A year ago Sam AltmanCEO of OpenAI, made a bold prediction: “We believe that in 2025, we could see the first AI agents ‘joining the workforce’ and significantly changing the performance of companies.” A couple of weeks later, the company's chief product officer Kevin Weil said at the World Economic Forum conference in Davos in January: “I think 2025 is the year we move from ChatGPT, which is a super smart thing… to ChatGPT, which does things for you in the real world.” He cited examples of using artificial intelligence in filling out online forms and making restaurant reservations. He later promised: “Without a doubt, we can do it.” (OpenAI has a corporate partnership with Condé Nast, owner of New Yorker.)
This was no small boast. Chatbots can respond directly to text queries, for example by answering a question or writing a draft text. e-mail. But in theory, an agent would be able to navigate the digital world on its own and perform tasks that require multiple steps and the use of other software, such as web browsers. Consider everything you need to do to book a hotel: choosing the right nights, filtering by preferences, reading reviews, searching various websites to compare prices and amenities. An agent could automate all of these actions. The consequences of such technology will be enormous. Chatbots are convenient for employees to use; effective AI agents can completely replace employees. Salesforce CEO Marc Benioff, who said half of his company's work is done by AI, predicted that agents would help usher in a trillion-dollar “digital work revolution.”
New Yorker writers reflect on the year's highs and lows.
2025 has been declared the Year of the AI Agent in part because by the end of 2024, these tools have undoubtedly become adept at computer programming. A demo of OpenAI's Code Agent released in May showed a user asking the tool to change his personal website. “Add another tab next to Investments/Tools called “Foods I Like.” The document says “tacos,” the user wrote. The chatbot quickly performed a sequence of interrelated actions: it looked through the files in the site directory, examined the contents of the perspective file, then used the search command to find a suitable place to insert a new line of code. Once the agent learned how the site was structured, he used this information to successfully add a new page that featured tacos. As a computer scientist, I had to admit that the Code handled this task more or less as well as I would have liked. Silicon Valley has become convinced that other difficult problems will soon be solved.
However, as 2025 comes to a close, the era of general purpose AI agents has yet to arrive. This fall, Andrei Karpathy, the co-founder of OpenAI who left the company to start an artificial intelligence training project, described the agents as “cognitively retarded” and said, “It just doesn't work.” Gary Marcus, a longtime critic of the tech industry hype, recently wrote in his Substack magazine that “AI agents have so far been largely useless.” This gap between predictions and reality matters. Free-flowing chatbots and reality-altering video generators are impressive, but they alone cannot usher in a world in which machines take over many of our actions. If large AI companies fail to create widely useful agents, they may not be able to deliver on their promises of an AI-powered future.
The term “artificial intelligence agents” evokes ideas of new technologies reminiscent of The Matrix or Mission: Impossible: Final Reckoning. In reality, agents are not some tuned digital brain; instead, they are based on the same large language model that chatbots use. When you ask an agent to do some work, the management program—a simple application that coordinates the agent's actions—turns your request into an LLM request. Here's what I want to achieve, here are the tools available, what should I do first? The control program then tries to perform any actions suggested by the language model, reports the result to it, and asks: What should I do?? This cycle continues until the LLM deems the task complete.
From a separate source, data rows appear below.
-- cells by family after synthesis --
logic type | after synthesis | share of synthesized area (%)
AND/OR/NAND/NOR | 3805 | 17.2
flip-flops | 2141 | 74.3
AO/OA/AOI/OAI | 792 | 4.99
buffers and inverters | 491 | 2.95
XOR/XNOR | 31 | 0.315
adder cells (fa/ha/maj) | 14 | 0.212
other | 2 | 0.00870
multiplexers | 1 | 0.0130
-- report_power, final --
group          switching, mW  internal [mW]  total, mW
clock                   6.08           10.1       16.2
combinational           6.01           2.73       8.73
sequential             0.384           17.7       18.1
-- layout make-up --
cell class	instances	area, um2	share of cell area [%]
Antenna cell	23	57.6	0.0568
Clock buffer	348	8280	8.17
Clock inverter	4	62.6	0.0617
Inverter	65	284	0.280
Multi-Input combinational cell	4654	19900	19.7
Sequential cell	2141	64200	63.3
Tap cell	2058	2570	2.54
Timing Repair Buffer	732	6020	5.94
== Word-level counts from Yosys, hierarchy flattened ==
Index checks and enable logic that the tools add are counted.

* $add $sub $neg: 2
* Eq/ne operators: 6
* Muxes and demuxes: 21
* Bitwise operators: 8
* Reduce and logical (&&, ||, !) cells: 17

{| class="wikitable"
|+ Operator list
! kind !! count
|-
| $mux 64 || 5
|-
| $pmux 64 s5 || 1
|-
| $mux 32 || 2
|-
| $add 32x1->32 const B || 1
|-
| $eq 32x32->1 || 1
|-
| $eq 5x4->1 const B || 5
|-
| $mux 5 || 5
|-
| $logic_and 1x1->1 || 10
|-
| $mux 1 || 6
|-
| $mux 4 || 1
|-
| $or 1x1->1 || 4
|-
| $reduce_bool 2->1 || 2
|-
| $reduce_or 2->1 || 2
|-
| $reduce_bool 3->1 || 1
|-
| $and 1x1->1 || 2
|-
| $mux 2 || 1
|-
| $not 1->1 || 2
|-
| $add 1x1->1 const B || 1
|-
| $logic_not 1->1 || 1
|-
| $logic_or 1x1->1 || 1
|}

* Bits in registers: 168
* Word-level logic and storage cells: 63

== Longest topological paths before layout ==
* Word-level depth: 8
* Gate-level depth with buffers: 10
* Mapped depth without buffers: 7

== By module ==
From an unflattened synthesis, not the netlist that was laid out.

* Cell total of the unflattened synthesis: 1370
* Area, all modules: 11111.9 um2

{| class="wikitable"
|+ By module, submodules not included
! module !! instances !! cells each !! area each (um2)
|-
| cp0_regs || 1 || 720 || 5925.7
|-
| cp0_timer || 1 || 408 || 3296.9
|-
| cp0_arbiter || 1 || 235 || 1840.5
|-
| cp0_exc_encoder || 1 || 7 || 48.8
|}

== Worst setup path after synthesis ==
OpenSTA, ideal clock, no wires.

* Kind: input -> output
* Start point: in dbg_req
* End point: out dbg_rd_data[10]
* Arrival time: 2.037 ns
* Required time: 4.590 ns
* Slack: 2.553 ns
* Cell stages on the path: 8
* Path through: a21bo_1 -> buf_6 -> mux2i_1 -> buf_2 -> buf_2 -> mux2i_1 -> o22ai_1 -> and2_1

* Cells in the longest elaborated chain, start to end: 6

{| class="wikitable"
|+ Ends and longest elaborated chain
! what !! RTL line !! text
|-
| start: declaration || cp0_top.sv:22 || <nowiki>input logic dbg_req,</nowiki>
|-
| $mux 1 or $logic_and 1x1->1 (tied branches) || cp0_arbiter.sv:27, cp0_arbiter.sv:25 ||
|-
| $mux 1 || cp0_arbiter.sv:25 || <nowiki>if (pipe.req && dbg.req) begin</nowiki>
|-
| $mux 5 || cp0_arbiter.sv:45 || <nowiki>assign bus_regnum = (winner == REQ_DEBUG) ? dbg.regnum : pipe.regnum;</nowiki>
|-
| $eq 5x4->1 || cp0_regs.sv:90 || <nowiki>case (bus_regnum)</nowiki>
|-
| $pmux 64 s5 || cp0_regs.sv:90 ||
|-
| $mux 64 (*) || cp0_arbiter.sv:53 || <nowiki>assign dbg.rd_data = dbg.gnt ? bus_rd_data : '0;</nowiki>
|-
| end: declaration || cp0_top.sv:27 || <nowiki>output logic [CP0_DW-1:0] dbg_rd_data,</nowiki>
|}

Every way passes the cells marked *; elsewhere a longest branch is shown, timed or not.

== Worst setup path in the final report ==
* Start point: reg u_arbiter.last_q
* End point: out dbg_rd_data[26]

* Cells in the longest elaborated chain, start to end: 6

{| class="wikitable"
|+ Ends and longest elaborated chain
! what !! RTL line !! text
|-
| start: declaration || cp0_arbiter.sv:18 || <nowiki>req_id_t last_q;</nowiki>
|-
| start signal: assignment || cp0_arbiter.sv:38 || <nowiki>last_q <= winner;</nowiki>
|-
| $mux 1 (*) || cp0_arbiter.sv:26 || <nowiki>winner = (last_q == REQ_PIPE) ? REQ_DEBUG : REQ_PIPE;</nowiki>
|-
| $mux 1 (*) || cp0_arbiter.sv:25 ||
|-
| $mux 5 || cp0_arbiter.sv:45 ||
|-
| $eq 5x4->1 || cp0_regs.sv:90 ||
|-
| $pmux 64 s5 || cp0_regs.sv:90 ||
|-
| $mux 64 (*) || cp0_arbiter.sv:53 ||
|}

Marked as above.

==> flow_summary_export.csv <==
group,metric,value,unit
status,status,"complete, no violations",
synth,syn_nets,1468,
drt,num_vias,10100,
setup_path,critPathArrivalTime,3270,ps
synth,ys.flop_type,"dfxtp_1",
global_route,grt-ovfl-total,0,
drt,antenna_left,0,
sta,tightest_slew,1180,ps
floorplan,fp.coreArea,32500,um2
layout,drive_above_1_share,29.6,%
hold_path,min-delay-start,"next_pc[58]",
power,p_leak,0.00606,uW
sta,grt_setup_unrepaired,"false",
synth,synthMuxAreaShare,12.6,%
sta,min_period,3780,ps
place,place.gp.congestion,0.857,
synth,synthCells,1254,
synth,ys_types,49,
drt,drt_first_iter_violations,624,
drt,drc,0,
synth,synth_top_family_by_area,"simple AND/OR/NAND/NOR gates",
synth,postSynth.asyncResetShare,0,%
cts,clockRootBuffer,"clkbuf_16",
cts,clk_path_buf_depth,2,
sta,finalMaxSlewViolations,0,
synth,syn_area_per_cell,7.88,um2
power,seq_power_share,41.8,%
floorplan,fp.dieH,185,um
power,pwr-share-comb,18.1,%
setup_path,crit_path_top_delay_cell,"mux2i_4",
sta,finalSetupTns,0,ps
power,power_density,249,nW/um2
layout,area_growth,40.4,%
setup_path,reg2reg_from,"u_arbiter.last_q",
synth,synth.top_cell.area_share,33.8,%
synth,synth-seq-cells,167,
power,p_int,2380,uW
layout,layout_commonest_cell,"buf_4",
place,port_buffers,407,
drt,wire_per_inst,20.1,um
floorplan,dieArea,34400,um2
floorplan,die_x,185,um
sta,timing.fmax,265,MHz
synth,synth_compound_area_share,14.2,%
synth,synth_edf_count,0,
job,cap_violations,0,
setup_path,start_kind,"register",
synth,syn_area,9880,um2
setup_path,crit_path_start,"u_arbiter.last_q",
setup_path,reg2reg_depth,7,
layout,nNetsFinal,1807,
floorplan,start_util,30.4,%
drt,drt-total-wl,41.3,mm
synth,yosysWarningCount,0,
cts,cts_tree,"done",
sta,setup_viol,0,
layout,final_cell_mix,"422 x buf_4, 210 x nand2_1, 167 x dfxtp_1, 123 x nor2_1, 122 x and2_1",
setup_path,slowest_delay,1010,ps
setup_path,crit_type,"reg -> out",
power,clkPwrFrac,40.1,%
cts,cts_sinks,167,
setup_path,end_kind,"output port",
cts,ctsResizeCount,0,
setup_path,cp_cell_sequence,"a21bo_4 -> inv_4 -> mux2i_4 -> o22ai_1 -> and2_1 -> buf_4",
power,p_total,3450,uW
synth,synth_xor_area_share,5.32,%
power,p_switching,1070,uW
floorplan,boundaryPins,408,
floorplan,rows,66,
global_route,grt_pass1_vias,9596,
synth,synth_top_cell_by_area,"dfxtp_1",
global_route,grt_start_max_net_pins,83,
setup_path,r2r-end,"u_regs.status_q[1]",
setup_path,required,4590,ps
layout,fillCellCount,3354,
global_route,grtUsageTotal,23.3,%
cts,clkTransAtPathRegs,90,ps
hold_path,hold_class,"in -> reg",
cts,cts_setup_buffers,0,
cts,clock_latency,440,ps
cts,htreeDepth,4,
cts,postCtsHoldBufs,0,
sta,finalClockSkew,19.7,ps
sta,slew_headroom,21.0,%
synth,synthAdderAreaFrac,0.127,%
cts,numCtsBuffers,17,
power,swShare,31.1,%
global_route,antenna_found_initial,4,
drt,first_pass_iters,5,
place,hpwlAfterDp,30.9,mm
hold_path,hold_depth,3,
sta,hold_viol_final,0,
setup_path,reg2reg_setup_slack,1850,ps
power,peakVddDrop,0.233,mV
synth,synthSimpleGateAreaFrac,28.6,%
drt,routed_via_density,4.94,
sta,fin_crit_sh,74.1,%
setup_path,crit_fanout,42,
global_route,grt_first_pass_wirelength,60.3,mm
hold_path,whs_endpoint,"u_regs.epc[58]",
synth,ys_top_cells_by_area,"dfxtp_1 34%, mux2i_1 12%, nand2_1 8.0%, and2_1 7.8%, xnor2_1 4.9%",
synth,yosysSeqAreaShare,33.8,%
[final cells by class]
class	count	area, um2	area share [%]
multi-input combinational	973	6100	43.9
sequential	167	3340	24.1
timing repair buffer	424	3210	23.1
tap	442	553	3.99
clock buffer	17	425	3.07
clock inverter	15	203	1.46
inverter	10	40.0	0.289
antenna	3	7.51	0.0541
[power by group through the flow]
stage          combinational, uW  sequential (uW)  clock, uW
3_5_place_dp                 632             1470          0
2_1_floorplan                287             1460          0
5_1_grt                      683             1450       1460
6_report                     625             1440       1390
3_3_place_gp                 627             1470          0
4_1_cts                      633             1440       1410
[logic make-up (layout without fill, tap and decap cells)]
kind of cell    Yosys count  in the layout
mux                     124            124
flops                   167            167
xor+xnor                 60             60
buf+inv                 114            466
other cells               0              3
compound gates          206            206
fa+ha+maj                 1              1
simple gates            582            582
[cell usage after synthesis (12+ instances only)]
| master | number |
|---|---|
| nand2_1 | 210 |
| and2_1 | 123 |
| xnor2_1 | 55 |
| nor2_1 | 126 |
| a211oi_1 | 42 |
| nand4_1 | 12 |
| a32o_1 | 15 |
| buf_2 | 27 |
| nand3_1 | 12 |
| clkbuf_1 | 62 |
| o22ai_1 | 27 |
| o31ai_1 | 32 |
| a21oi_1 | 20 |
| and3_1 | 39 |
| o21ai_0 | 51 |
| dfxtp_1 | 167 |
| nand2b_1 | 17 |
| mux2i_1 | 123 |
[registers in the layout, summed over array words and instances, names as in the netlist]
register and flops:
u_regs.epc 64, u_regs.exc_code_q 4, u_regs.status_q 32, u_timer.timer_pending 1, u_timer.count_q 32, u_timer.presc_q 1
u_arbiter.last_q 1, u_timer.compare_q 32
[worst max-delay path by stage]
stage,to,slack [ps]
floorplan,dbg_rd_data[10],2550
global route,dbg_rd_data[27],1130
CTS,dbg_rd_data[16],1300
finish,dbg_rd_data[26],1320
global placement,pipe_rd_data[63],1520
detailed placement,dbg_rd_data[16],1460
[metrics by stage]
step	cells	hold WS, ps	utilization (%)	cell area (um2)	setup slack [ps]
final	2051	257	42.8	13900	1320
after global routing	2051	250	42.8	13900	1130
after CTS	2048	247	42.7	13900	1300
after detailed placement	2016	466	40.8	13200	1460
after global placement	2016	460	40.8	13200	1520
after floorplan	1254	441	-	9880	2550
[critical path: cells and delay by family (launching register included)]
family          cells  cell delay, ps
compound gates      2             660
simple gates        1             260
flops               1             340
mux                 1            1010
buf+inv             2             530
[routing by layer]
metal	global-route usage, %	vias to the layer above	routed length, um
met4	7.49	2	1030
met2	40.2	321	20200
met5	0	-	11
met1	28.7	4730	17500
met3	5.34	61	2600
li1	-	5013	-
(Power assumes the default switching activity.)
===== src/hdl/gat_pkg.sv =====
// GAT attention-coefficient subsystem
// Shared widths, sizes and scaling constants, plus the fetch FSM states
`default_nettype none

package gat_pkg;

  // ================================================
  // Attention weights and WH rows
  // ================================================
  // Features per row and size of each attention half, a power of two
  localparam int NUM_FEAT   = 8;
  localparam int A_SIZE     = 2 * NUM_FEAT;
  localparam int A_IDX_W    = 4;
  localparam int DATA_W     = 8;
  localparam int WH_DATA_W  = 12;
  // Eight features then the source flag in the top bit
  localparam int WH_ROW_W   = NUM_FEAT * WH_DATA_W + 1;

  // ================================================
  // Dot-product datapath
  // ================================================
  localparam int PROD_W     = DATA_W + WH_DATA_W;
  localparam int DOT_W      = 23;
  localparam int SUM_W      = DOT_W + 1;
  // Adder-tree levels, log2 of NUM_FEAT
  localparam int NUM_STAGES = 3;
  localparam int COEF_SHIFT = 10;
  localparam int COEF_MAX   = 127;

  // ================================================
  // Storage
  // ================================================
  localparam int WH_DEPTH   = 64;
  localparam int WH_ADDR_W  = 6;
  localparam int FIFO_DEPTH = 16;
  localparam int FIFO_CNT_W = 5;

  typedef enum logic [1:0] {
    FETCH_IDLE,
    FETCH_RUN,
    FETCH_DRAIN
  } fetch_state_e;

endpackage

`default_nettype wire


===== src/hdl/attn_weight_regs.sv =====
// Attention weight register file
// Holds the 16 signed weights, entries 0-7 the source half and 8-15 the
// neighbour half. Writes are locked out while a batch runs.
`timescale 1ns/100ps
`default_nettype none

module attn_weight_regs (
  input  wire                                            clk,
  input  wire                                            rst_n,
  input  wire                                            wr_i,
  input  wire  [gat_pkg::A_IDX_W-1:0]                    idx_i,
  input  wire  [gat_pkg::DATA_W-1:0]                     data_i,
  input  wire                                            busy_i,
  output logic [gat_pkg::NUM_FEAT-1:0][gat_pkg::DATA_W-1:0] a_src_o,
  output logic [gat_pkg::NUM_FEAT-1:0][gat_pkg::DATA_W-1:0] a_nbr_o
);

  logic [gat_pkg::A_SIZE-1:0][gat_pkg::DATA_W-1:0] a_q;

  always_ff @(posedge clk or negedge rst_n) begin
    if (!rst_n) begin
      a_q <= '0;
    end else if (wr_i && !busy_i) begin
      a_q[idx_i] <= data_i;
    end
  end

  assign a_src_o = a_q[gat_pkg::NUM_FEAT-1:0];
  assign a_nbr_o = a_q[gat_pkg::A_SIZE-1:gat_pkg::NUM_FEAT];

  // Host should not touch the weights during a batch
  a_wr_while_busy: assert property (@(posedge clk) disable iff (!rst_n) busy_i |-> !wr_i)
    else $warning("attention weight write dropped while busy");

endmodule

`default_nettype wire
## config.mk

```make
export PLATFORM = sky130hd
export DESIGN_NAME = wh_fetch_ctrl_flat
export DESIGN_NICKNAME = d
export VERILOG_FILES = /design/src/hdl/gat_pkg.sv /design/src/hdl/wh_rd_if.sv /design/src/hdl/wh_fetch_ctrl.sv /design/src/flat_wrapper.sv
export SDC_FILE = /design/constraint.sdc
export NUM_CORES = 1
export LEC_CHECK = 0
export ABC_AREA = 1
export ABC_CLOCK_PERIOD_IN_PS = 6000
export BUFFER_PORTS_ARGS = -buffer_cell sky130_fd_sc_hd__buf_2
export CAP_MARGIN = 20
export CORE_AREA = 2 2 72 46
export DETAILED_ROUTE_END_ITERATION = 10
export DIE_AREA = 0 0 74 48
export PLACE_DENSITY_LB_ADDON = 0.05
export SETUP_SLACK_MARGIN = 0.1
export SYNTH_ARGS = -nofsm -noshare
export SYNTH_HDL_FRONTEND = slang
export SYNTH_SLANG_ARGS = --single-unit
```

## constraint.sdc

```tcl
create_clock -name clk -period 6 [get_ports clk]
set_input_delay 0.6 -clock clk [delete_from_list [all_inputs] [get_ports clk]]
set_output_delay 0.6 -clock clk [all_outputs]
set_load 0.005 [all_outputs]
```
This setup is excellent for automating software development. Most of the steps required to create or modify a computer program can be accomplished by entering a limited set of commands into a text terminal. These commands tell the computer to navigate the file system, add or update text in source files, and optionally compile human-readable code into machine-readable bits. This is an ideal environment for LLM students. “The terminal interface is text-based, and that's the area on which language models are based,” Alex Shaw, co-author of Terminal-Bench, a popular tool used to evaluate coding agents, told me.
More versatile assistants, like the ones Altman proposes, will require agents to leave the comfortable confines of a terminal. Since most of us perform computer tasks by pointing and clicking with a mouse, an AI that can “join the workforce” would likely need to be able to use a mouse, a surprisingly difficult goal. Time recently reported about a spate of new startups that are creating “dark sites”—copies of popular web pages, such as those for United Airlines and Gmail, where AI can analyze how people use the cursor. In July, OpenAI released ChatGPT Agent, an early version of a bot that can use a web browser to perform tasks, but one review noted that “even simple actions such as clicking, selecting items, and searching can take the agent several seconds or even minutes.” At one point, the tool froze for almost a quarter of an hour while trying to select a price from a real estate website's drop-down menu.